- Born: Marion Theresa Moses January 24, 1936 Wheeling, West Virginia
- Died: August 28, 2020 (aged 84) San Francisco, California
- Occupations: Physician, nurse, labor activist

= Marion Moses =

American physician (1936–2020)

Marion Theresa Moses (January 24, 1936 – August 28, 2020) was an American physician, nurse, and labor activist, closely associated with Cesar Chavez.

== Early life ==
Marion Moses was born in Wheeling, West Virginia, the daughter of Maron Moses and Mary Wakim Moses; her grandparents were immigrants from Lebanon. She trained as a nurse at Georgetown University in 1957, and earned a master's degree in nursing education at Teachers College, Columbia University in 1960. She pursued further studies in English at the University of California, Berkeley, but left to work. In 1976, she earned a medical degree at Temple University.

== Career ==
Moses worked as a nurse in Charleston, West Virginia, and at UCSF Medical Center in San Francisco. She was a graduate student when she met Cesar Chavez in 1965, and joined his campaign for farmworkers' rights from 1966 to 1971, as a nurse treating strikers. She traveled to New York and stayed with Gloria Steinem while promoting the farmworkers' cause in the East with a national grape boycott, demonstrations, lobbying, and benefit concerts.

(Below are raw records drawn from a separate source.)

==> src/cmpc_map.svh <==
`ifndef CMPC_MAP_SVH
`define CMPC_MAP_SVH

// ----------------------------------------------------------------------------
// Clock and timing
// ----------------------------------------------------------------------------
`define CMPC_CLK_HZ           10000000
`define CMPC_LOCK_FRAME_MS    160
`define CMPC_LOCK_BIT_MS      2
`define CMPC_LOCK_MCLK_MS     10
`define CMPC_LOCK_W           21

// ----------------------------------------------------------------------------
// PLL reference codes
// ----------------------------------------------------------------------------
`define CMPC_REF_FRAME_1FS    4'h0
`define CMPC_REF_BIT_32FS     4'h2
`define CMPC_REF_BIT_64FS     4'h3
`define CMPC_REF_MCLK_11M2896 4'h4
`define CMPC_REF_MCLK_12M     4'h6
`define CMPC_REF_MCLK_24M     4'h7
`define CMPC_REF_MCLK_13M5    4'hc
`define CMPC_REF_MCLK_27M     4'hd
`define CMPC_REF_MCLK_BIT     2

// ----------------------------------------------------------------------------
// Sampling rates in Hz
// ----------------------------------------------------------------------------
`define CMPC_FS_7K35          7350
`define CMPC_FS_8K            8000
`define CMPC_FS_11K025        11025
`define CMPC_FS_12K           12000
`define CMPC_FS_14K7          14700
`define CMPC_FS_16K           16000
`define CMPC_FS_22K05         22050
`define CMPC_FS_24K           24000
`define CMPC_FS_29K4          29400
`define CMPC_FS_32K           32000
`define CMPC_FS_44K1          44100
`define CMPC_FS_48K           48000

// ----------------------------------------------------------------------------
// Reset values and clock ratios
// ----------------------------------------------------------------------------
`define CMPC_MS_RESET         1'b0
`define CMPC_BITS_32FS        6'h1f
`define CMPC_BITS_64FS        6'h3f
`define CMPC_HALF_32FS        64

`endif

==> src/cmpc_pkg.sv <==
`default_nettype none

package cmpc_pkg;

    typedef enum logic [2:0] {
        CMPC_PLL_OFF   = 3'b000,
        CMPC_PLL_FIRST = 3'b001,
        CMPC_PLL_RELCK = 3'b010,
        CMPC_PLL_SETTL = 3'b011,
        CMPC_PLL_LOCK  = 3'b100
    } cmpc_pll_state_type;

    typedef struct packed {
        logic [20:0] count;
        logic        locked;
    } cmpc_timer_state_type;

    typedef struct packed {
        logic               master;
        cmpc_pll_state_type pll;
        logic               power_prev;
        logic [3:0]         rate_prev;
        logic [3:0]         ref_prev;
        logic [7:0]         bit_cnt;
        logic               bit_lvl;
        logic [5:0]         bit_phase;
        logic               frame_lvl;
        logic [7:0]         mck_cnt;
        logic               mck_lvl;
        logic               mci_meta;
        logic               mci_sync;
        logic               int_clk;
    } cmpc_state_type;

endpackage : cmpc_pkg

`default_nettype wire
==> src/cmpc_clock_control.sv <==
// Behaviour
// [RULE_01] Select bit one means master, zero slave.
// [RULE_02] Device comes out of reset as slave.
// [RULE_03] Master operation starts only on select write.
// [RULE_04] Frame and bit pins float while slave.
// [RULE_05] PLL power on makes internal clock from PLL; code uses master clock output, low while its enable is zero.
// [RULE_06] Lock within 160ms, 2ms or 10ms.
// [RULE_07] Reference code decode, other codes are invalid.
// [RULE_08] Rate codes with master clock reference.
// [RULE_09] Upper rate bits select range otherwise.
// [RULE_10] Master clocks low until first lock.
// [RULE_11] Regular clocks after one frame period.
// [RULE_12] Power off in master holds clocks low.
// [RULE_13] Locked frame at fs, bit per rate bit.
// [RULE_14] Output enable zero drives master clock low.
// [RULE_15] Slave mode master clock invalid until lock.
// [RULE_16] Converter data untrusted until lock.
// [RULE_17] Host mutes DAC paths during unlock.
// [RULE_18] Divider selects 256, 128, 64, 32fs.
// [RULE_19] Bit clock rate selects 32fs or 64fs.
// [RULE_20] Power off bypasses PLL with clock input.
// [RULE_21] Lock modelled by counter from restart.
`timescale 1ns/100ps
`default_nettype none
`include "cmpc_map.svh"

module cmpc_clock_control #(
    parameter logic [`CMPC_LOCK_W-1:0] LOCK_FRAME_CYC =
        `CMPC_LOCK_W'(`CMPC_LOCK_FRAME_MS * (`CMPC_CLK_HZ / 1000)),
    parameter logic [`CMPC_LOCK_W-1:0] LOCK_BIT_CYC =
        `CMPC_LOCK_W'(`CMPC_LOCK_BIT_MS * (`CMPC_CLK_HZ / 1000)),
    parameter logic [`CMPC_LOCK_W-1:0] LOCK_MCLK_CYC =
        `CMPC_LOCK_W'(`CMPC_LOCK_MCLK_MS * (`CMPC_CLK_HZ / 1000))
) (
    input  wire logic       clk,
    input  wire logic       arst_n,
    input  wire logic       ms_select,
    input  wire logic       pll_power,
    input  wire logic [3:0] pll_ref_select,
    input  wire logic [3:0] rate_select,
    input  wire logic       mclk_out_enable,
    input  wire logic [1:0] mclk_out_divider,
    input  wire logic       bit_clock_rate,
    input  wire logic       master_clock_in,
    input  wire logic       frame_clock_in,
    input  wire logic       bit_clock_in,
    output logic            frame_clock_out,
    output logic            frame_clock_oe,
    output logic            bit_clock_out,
    output logic            bit_clock_oe,
    output logic            master_clock_out,
    output logic            internal_clock,
    output logic            pll_clock_selected,
    output logic            pll_locked,
    output logic            config_invalid,
    output logic            converter_data_valid
);

    // ------------------------------------------------------------------------
    // Decoding of reference and rate
    // ------------------------------------------------------------------------

    // Half period, in cycles, of a 32fs bit clock at the given rate.
    function automatic logic [7:0] half_for_fs(input logic [3:0] code, input logic ref_mclk);
        logic [31:0] h;
        h = 32'h0;
        if (ref_mclk) begin
            case (code) // RULE_08
                4'h0: h = `CMPC_CLK_HZ / (`CMPC_HALF_32FS * `CMPC_FS_8K);
                4'h1: h = `CMPC_CLK_HZ / (`CMPC_HALF_32FS * `CMPC_FS_12K);
                4'h2: h = `CMPC_CLK_HZ / (`CMPC_HALF_32FS * `CMPC_FS_16K);
                4'h3: h = `CMPC_CLK_HZ / (`CMPC_HALF_32FS * `CMPC_FS_24K);
                4'h4: h = `CMPC_CLK_HZ / (`CMPC_HALF_32FS * `CMPC_FS_7K35);
                4'h5: h = `CMPC_CLK_HZ / (`CMPC_HALF_32FS * `CMPC_FS_11K025);
                4'h6: h = `CMPC_CLK_HZ / (`CMPC_HALF_32FS * `CMPC_FS_14K7);
                4'h7: h = `CMPC_CLK_HZ / (`CMPC_HALF_32FS * `CMPC_FS_22K05);
                4'ha: h = `CMPC_CLK_HZ / (`CMPC_HALF_32FS * `CMPC_FS_32K);
                4'hb: h = `CMPC_CLK_HZ / (`CMPC_HALF_32FS * `CMPC_FS_48K);
                4'he: h = `CMPC_CLK_HZ / (`CMPC_HALF_32FS * `CMPC_FS_29K4);
                4'hf: h = `CMPC_CLK_HZ / (`CMPC_HALF_32FS * `CMPC_FS_44K1);
                default: h = 32'h0;
            endcase
        end else begin
            case (code[3:2]) // RULE_09
                2'h0: h = `CMPC_CLK_HZ / (`CMPC_HALF_32FS * `CMPC_FS_12K);
                2'h1: h = `CMPC_CLK_HZ / (`CMPC_HALF_32FS * `CMPC_FS_24K);
                2'h2: h = `CMPC_CLK_HZ / (`CMPC_HALF_32FS * `CMPC_FS_48K);
                default: h = 32'h0;
            endcase
        end
        half_for_fs = h[7:0];
    endfunction : half_for_fs

    cmpc_pkg::cmpc_state_type s_q;
    cmpc_pkg::cmpc_state_type s_d;

    logic                    ref_is_master_clk_flag;
    logic                    ref_valid;
    logic                    rate_valid;
    logic [`CMPC_LOCK_W-1:0] lock_limit;
    logic [7:0]              base_half;
    logic [7:0]              bit_half;
    logic [7:0]              mck_half;
    logic [5:0]              bit_last;
    logic                    restart;
    logic                    timer_run;
    logic                    timer_locked;

    assign ref_is_master_clk_flag = pll_ref_select[`CMPC_REF_MCLK_BIT];

    always_comb begin
        ref_valid  = 1'b1;
        lock_limit = LOCK_MCLK_CYC;
        if (pll_ref_select == `CMPC_REF_FRAME_1FS) begin // RULE_07
            lock_limit = LOCK_FRAME_CYC; // RULE_06
        end else if (pll_ref_select == `CMPC_REF_BIT_32FS || pll_ref_select == `CMPC_REF_BIT_64FS) begin
            lock_limit = LOCK_BIT_CYC; // RULE_06
        end else if (pll_ref_select == `CMPC_REF_MCLK_11M2896 || pll_ref_select == `CMPC_REF_MCLK_12M ||
                     pll_ref_select == `CMPC_REF_MCLK_24M || pll_ref_select == `CMPC_REF_MCLK_13M5 ||
                     pll_ref_select == `CMPC_REF_MCLK_27M) begin
            lock_limit = LOCK_MCLK_CYC; // RULE_06
        end else begin
            ref_valid = 1'b0; // RULE_07
        end
    end

    always_comb begin
        base_half  = half_for_fs(rate_select, ref_is_master_clk_flag);
        rate_valid = (base_half != 8'h0);
        bit_half   = bit_clock_rate ? (base_half >> 1) : base_half; // RULE_19
        bit_last   = bit_clock_rate ? `CMPC_BITS_64FS : `CMPC_BITS_32FS;
        case (mclk_out_divider) // RULE_18
            2'h0:    mck_half = base_half >> 3;
            2'h1:    mck_half = base_half >> 2;
            2'h2:    mck_half = base_half >> 1;
            default: mck_half = base_half;
        endcase
        if (bit_half == 8'h0) begin
            bit_half = 8'h1;
        end
        if (mck_half == 8'h0) begin
            mck_half = 8'h1;
        end
    end

    // ------------------------------------------------------------------------
    // Lock timer
    // ------------------------------------------------------------------------

    assign restart   = (pll_power && !s_q.power_prev) ||
                       (pll_power && (rate_select != s_q.rate_prev || pll_ref_select != s_q.ref_prev)); // RULE_06
    assign timer_run = pll_power && ref_valid && rate_valid;

    cmpc_lock_timer u_lock_timer (
        .clk     (clk),
        .arst_n  (arst_n),
        .restart (restart),
        .run     (timer_run),
        .limit   (lock_limit),
        .locked  (timer_locked)
    );

    // ------------------------------------------------------------------------
    // State update
    // ------------------------------------------------------------------------

    always_comb begin
        s_d            = s_q;
        s_d.master     = ms_select; // RULE_01 RULE_03
        s_d.power_prev = pll_power;
        s_d.rate_prev  = rate_select;
        s_d.ref_prev   = pll_ref_select;
        s_d.mci_meta   = master_clock_in;
        s_d.mci_sync   = s_q.mci_meta;

        case (s_q.pll)
            cmpc_pkg::CMPC_PLL_OFF: begin
                if (pll_power) begin
                    s_d.pll = cmpc_pkg::CMPC_PLL_FIRST;
                end
            end
            cmpc_pkg::CMPC_PLL_FIRST, cmpc_pkg::CMPC_PLL_RELCK: begin
                if (!pll_power) begin
                    s_d.pll = cmpc_pkg::CMPC_PLL_OFF;
                end else if (timer_locked && !restart) begin
                    s_d.pll = cmpc_pkg::CMPC_PLL_SETTL;
                end
            end
            cmpc_pkg::CMPC_PLL_SETTL, cmpc_pkg::CMPC_PLL_LOCK: begin
                if (!pll_power) begin
                    s_d.pll = cmpc_pkg::CMPC_PLL_OFF;
                end else if (restart || !timer_locked) begin
                    s_d.pll = cmpc_pkg::CMPC_PLL_RELCK;
                end else if (s_q.pll == cmpc_pkg::CMPC_PLL_SETTL && s_q.bit_phase == bit_last &&
                             s_q.bit_lvl && s_q.bit_cnt == 8'h0) begin
                    s_d.pll = cmpc_pkg::CMPC_PLL_LOCK; // RULE_11
                end
            end
            default: begin
                s_d.pll = cmpc_pkg::CMPC_PLL_OFF;
            end
        endcase

        // Bit and frame clock dividers run only once the loop has locked.
        if (s_q.pll == cmpc_pkg::CMPC_PLL_OFF || s_q.pll == cmpc_pkg::CMPC_PLL_FIRST) begin
            s_d.bit_cnt   = '0; // RULE_10 RULE_12
            s_d.bit_lvl   = 1'b0;
            s_d.bit_phase = '0;
            s_d.frame_lvl = 1'b0;
        end else if (s_q.bit_cnt >= bit_half - 8'h1) begin
            s_d.bit_cnt = '0;
            s_d.bit_lvl = !s_q.bit_lvl;
            if (s_q.bit_lvl) begin
                s_d.bit_phase = (s_q.bit_phase >= bit_last) ? 6'h0 : s_q.bit_phase + 6'h1;
                s_d.frame_lvl = (s_d.bit_phase > (bit_last >> 1)); // RULE_13
            end
        end else begin
            s_d.bit_cnt = s_q.bit_cnt + 8'h1;
        end

        // Master clock output: toggles every cycle until lock, divider after.
        if (!mclk_out_enable || s_q.pll == cmpc_pkg::CMPC_PLL_OFF) begin
            s_d.mck_cnt = '0; // RULE_14
            s_d.mck_lvl = 1'b0;
        end else if (s_q.pll == cmpc_pkg::CMPC_PLL_FIRST || s_q.pll == cmpc_pkg::CMPC_PLL_RELCK) begin
            s_d.mck_cnt = '0; // RULE_10 RULE_15
            s_d.mck_lvl = !s_q.mck_lvl;
        end else if (s_q.mck_cnt >= mck_half - 8'h1) begin
            s_d.mck_cnt = '0; // RULE_15 RULE_18
            s_d.mck_lvl = !s_q.mck_lvl;
        end else begin
            s_d.mck_cnt = s_q.mck_cnt + 8'h1;
        end

        // Internal clock: PLL divider when powered, clock input otherwise.
        s_d.int_clk = pll_power ? s_q.mck_lvl : s_q.mci_sync; // RULE_05 RULE_20
    end

    always_ff @(posedge clk or negedge arst_n) begin
        if (!arst_n) begin
            s_q        <= '0;
            s_q.master <= `CMPC_MS_RESET; // RULE_02
            s_q.pll    <= cmpc_pkg::CMPC_PLL_OFF;
        end else begin
            s_q <= s_d;
        end
    end

    // ------------------------------------------------------------------------
    // Outputs
    // ------------------------------------------------------------------------

    assign frame_clock_oe       = s_q.master; // RULE_04
    assign bit_clock_oe         = s_q.master; // RULE_04
    assign frame_clock_out      = s_q.frame_lvl;
    assign bit_clock_out        = s_q.bit_lvl;
    assign master_clock_out     = s_q.mck_lvl;
    assign internal_clock       = s_q.int_clk;
    assign pll_clock_selected   = s_q.power_prev;
    assign pll_locked           = s_q.pll == cmpc_pkg::CMPC_PLL_SETTL || s_q.pll == cmpc_pkg::CMPC_PLL_LOCK;
    assign config_invalid       = pll_power && !(ref_valid && rate_valid);
    assign converter_data_valid = !s_q.power_prev || s_q.pll == cmpc_pkg::CMPC_PLL_LOCK; // RULE_16 RULE_17

    // Slave-side pin inputs are carried for the far end; they do not steer this block.
    logic unused_inputs;
    assign unused_inputs = frame_clock_in ^ bit_clock_in;
endmodule : cmpc_clock_control

`default_nettype wire

==> src/cmpc_lock_timer.sv <==
`timescale 1ns/100ps
`default_nettype none
`include "cmpc_map.svh"

module cmpc_lock_timer (
    input  wire logic                   clk,
    input  wire logic                   arst_n,
    input  wire logic                   restart,
    input  wire logic                   run,
    input  wire logic [`CMPC_LOCK_W-1:0] limit,
    output logic                        locked
);

    cmpc_pkg::cmpc_timer_state_type s_q;
    cmpc_pkg::cmpc_timer_state_type s_d;

    // Counts whole cycles from a restart and reports lock once the limit is met.
    always_comb begin
        s_d = s_q;
        if (restart || !run) begin
            s_d.count  = '0;
            s_d.locked = 1'b0;
        end else if (s_q.count >= limit) begin
            s_d.locked = 1'b1; // RULE_21
        end else begin
            s_d.count = s_q.count + 1'b1;
        end
    end

    always_ff @(posedge clk or negedge arst_n) begin
        if (!arst_n) begin
            s_q <= '0;
        end else begin
            s_q <= s_d;
        end
    end

    assign locked = s_q.locked;

endmodule : cmpc_lock_timer

`default_nettype wire

==> config.mk <==
export PLATFORM = sky130hd
export DESIGN_NAME = cmpc_clock_control
export DESIGN_NICKNAME = d
export VERILOG_FILES = /design/src/cmpc_pkg.sv /design/src/cmpc_clock_control.sv /design/src/cmpc_lock_timer.sv
export VERILOG_INCLUDE_DIRS = /design/src
export SDC_FILE = /design/constraint.sdc
export NUM_CORES = 1
export LEC_CHECK = 0
export BUFFER_PORTS_ARGS = -buffer_cell sky130_fd_sc_hd__clkbuf_2
export CORE_ASPECT_RATIO = 1.5
export CORE_MARGIN = 10
export CORE_UTILIZATION = 45
export CTS_CLUSTER_DIAMETER = 100
export CTS_CLUSTER_SIZE = 8
export DETAILED_ROUTE_END_ITERATION = 7
export GPL_TIMING_DRIVEN = 0
export PLACE_DENSITY = 0.66
export SKIP_CTS_REPAIR_TIMING = 1
export SLEW_MARGIN = 20
export SYNTH_ARGS = -nofsm -noshare
export SYNTH_HDL_FRONTEND = slang
export SYNTH_SLANG_ARGS = --single-unit
==> constraint.sdc <==
create_clock -name clk -period 4.1 [get_ports clk]
set_clock_uncertainty 0.2 [all_clocks]
set_input_delay 0.82 -clock clk [delete_from_list [all_inputs] [get_ports clk]]
set_output_delay 0.82 -clock clk [all_outputs]
set_load 0.005 [all_outputs]
# == Yosys cells after proc, flatten, opt, wreduce, memory -nomap -nowiden ==
# Memories as Yosys holds them, arrays and structs flattened.
# Index checks and enable logic that the tools add are counted.
# totals
in_bits,19
word_cells,130
output_inout_bits,10
rom_bits,80
register_bits,63
memories,1
# memory_table
memory,depth,word_bits,rd,rd_clocked_by_memory_dff,write_ports,line,source
(no name shown),16,5,1,0,0,cmpc_clock_control.sv:68,case (code)
# op_classes
mux,32
n_addsub,6
reduce_logical,48
n_eq_ne,22
order_cmp,5
# ops
cell,n
$mux W8,7
$mux W21,2
$logic_not A8 Y1,3
$pmux W8 S3,1
$mux W22,1
$add A21 B1 Y21 const B,1
$ge A21 B21 Y1,1
$mux W3,6
$mux W9,2
$mux W17,1
$add A8 B1 Y8 const B,2
$ge A8 B8 Y1,2
$mux W16,1
$sub A8 B1 Y8 const B,2
$logic_or A1 B1 Y1,14
$eq A4 B3 Y1 const B,3
$mux W6,2
$pmux W4 S3,1
$logic_and A1 B1 Y1,10
$pmux W3 S3,1
$eq A4 B2 Y1 const B,2
$eq A4 B4 Y1 const B,2
$logic_not A1 Y1,8
$ne A4 B4 Y1,2
other kinds (24),36

# == Logic depth before layout (Yosys ltp) ==
# logic_depth
ltp_word,13
mapped_depth,20
mapped_depth_nobuf,18

# == Modules after synthesis ==
# Synthesis repeated with hierarchy kept, for this count alone.
# hier_totals
cells_unflattened,508
hier_area_um2,4663.2
# modules_own_cells
mod,area_per_inst_um2,seq_area_each_um2,cells_each,n_inst
cmpc_clock_control,2894.0,1026.0,301,1
cmpc_lock_timer,1769.2,550.5,207,1

# == Worst setup path after synthesis ==
# OpenSTA, ideal clock, no wires.
# synth_timing
path_kind,input port to flip-flop
start,input rate_select[3]
end,"register s_q, in the netlist master_clock_out"
cell_stages,20
path_buffers,2
arrival_time_ns,4.558
setup_time_ns,0.125
setup_slack_ns,-0.783
required_time_ns,3.775
path_cell_list,clkbuf_1 > inv_1 > ha_1 > o21bai_1 > nor2_1 > a21oi_1 > mux2i_1 > or2_2 > a21oi_1 > ha_1 > a31oi_1 > a31oi_1 > ha_1 > a21oi_1 > nor2_1 > a211oi_1 > o21ai_0 > a2111o_1 > clkbuf_1 > mux2_2
# synth_between
elab_chain_cells,9
word_cells_on_any_way,12
cone_classes,add/sub (1); order compare (1); eq/ne (2); mux (4); reduce/logical (3); memory (1)
# synth_lines
item,line,source
start: declaration,cmpc_clock_control.sv:40,"input wire logic [3:0] rate_select,"
branches (longest 2 deep; another with $mem_v2 Z16 W5),n/a,
$mux W8 (*),cmpc_clock_control.sv:67,if (ref_mclk) begin
$pmux W8 S3 (*),cmpc_clock_control.sv:132,case (mclk_out_divider)
$logic_not A8 Y1,cmpc_clock_control.sv:141,if (mck_half == 8'h0) begin
$mux W8 (*),cmpc_clock_control.sv:141,
$sub A8 B1 Y8 (*),cmpc_clock_control.sv:228,end else if (s_q.mck_cnt >= mck_half - 8'h1) begin
$ge A8 B8 Y1 (*),cmpc_clock_control.sv:228,
$reduce_bool A3 Y1 (no line) (*),n/a,
end: declaration,cmpc_clock_control.sv:94,cmpc_pkg::cmpc_state_type s_q;
# Every way passes the cells marked *.
# A chain may end at the register's enable or synchronous reset.

# == Final worst setup path ==
# layout_timing
start,input rate_select[0]
end,"register s_q, in the netlist master_clock_out"
# layout_between
elab_chain_cells,8
# layout_lines
item,line
$mem_v2 Z16 W5 (*),n/a
$mux W8 (*),cmpc_clock_control.sv:67
$pmux W8 S3 (*),cmpc_clock_control.sv:132
$logic_not A8 Y1,cmpc_clock_control.sv:141
$mux W8 (*),cmpc_clock_control.sv:141
$sub A8 B1 Y8 (*),cmpc_clock_control.sv:228
$ge A8 B8 Y1 (*),cmpc_clock_control.sv:228
$reduce_bool A3 Y1 (no line) (*),n/a
# Mark *: on every way between the ends. The rest lies on a longest branch, timed or not.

Moses became a physician in 1976, and completed an internship at the University of Colorado and a residency in occupational medicine at Mount Sinai Hospital in New York. She acted as personal physician to Chavez during and after hunger strikes, and to Catholic activist Dorothy Day. She helped Chavez find rehabilitation and a therapeutic rocking chair for his chronic back pain. From 1983 to 1986, she was medical director of the United Farm Workers union. She was an adjunct professor at San Diego State University's School of Public Health. In 1988, she founded the Pesticide Education Center, and remained as its director until her retirement in 2016.

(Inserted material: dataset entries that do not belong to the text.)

File: config.mk
export PLATFORM = sky130hd
export DESIGN_NAME = dsss_top
export DESIGN_NICKNAME = d
export VERILOG_FILES = /design/src/hw/dsss_pkg.sv /design/src/hw/dsss_top.sv /design/src/hw/dsss_regfile.sv
export SDC_FILE = /design/constraint.sdc
export NUM_CORES = 2
export LEC_CHECK = 0
export BUFFER_PORTS_ARGS = -buffer_cell sky130_fd_sc_hd__buf_2
export CORE_UTILIZATION = 45
export CTS_BUF_LIST = sky130_fd_sc_hd__clkbuf_8
export DETAILED_ROUTE_END_ITERATION = 10
export PLACE_DENSITY_LB_ADDON = 0.25
export SLEW_MARGIN = 5
export SYNTH_ARGS = -nofsm -noshare
export SYNTH_HDL_FRONTEND = slang
export SYNTH_HIERARCHICAL = 1
export SYNTH_SLANG_ARGS = --single-unit
File: constraint.sdc
create_clock -name clk -period 143.8 [get_ports clk]
set_input_delay 14.38 -clock clk [delete_from_list [all_inputs] [get_ports clk]]
set_output_delay 14.38 -clock clk [all_outputs]
set_load 0.005 [all_outputs]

She wrote about her work in publications that included Harvest of Sorrow: Farm Workers and Pesticides (1992) and Designer Poisons: How to Protect Your Health and Home from Toxic Pesticides (1995), and an essay about Chavez for The Catholic Worker. She appears in the 2013 documentary Cesar's Last Fast.

== Personal life ==
Moses died in 2020, aged 84 years, in San Francisco, California. Her papers are in the Archives of Labor and Urban Affairs at Wayne State University in Detroit.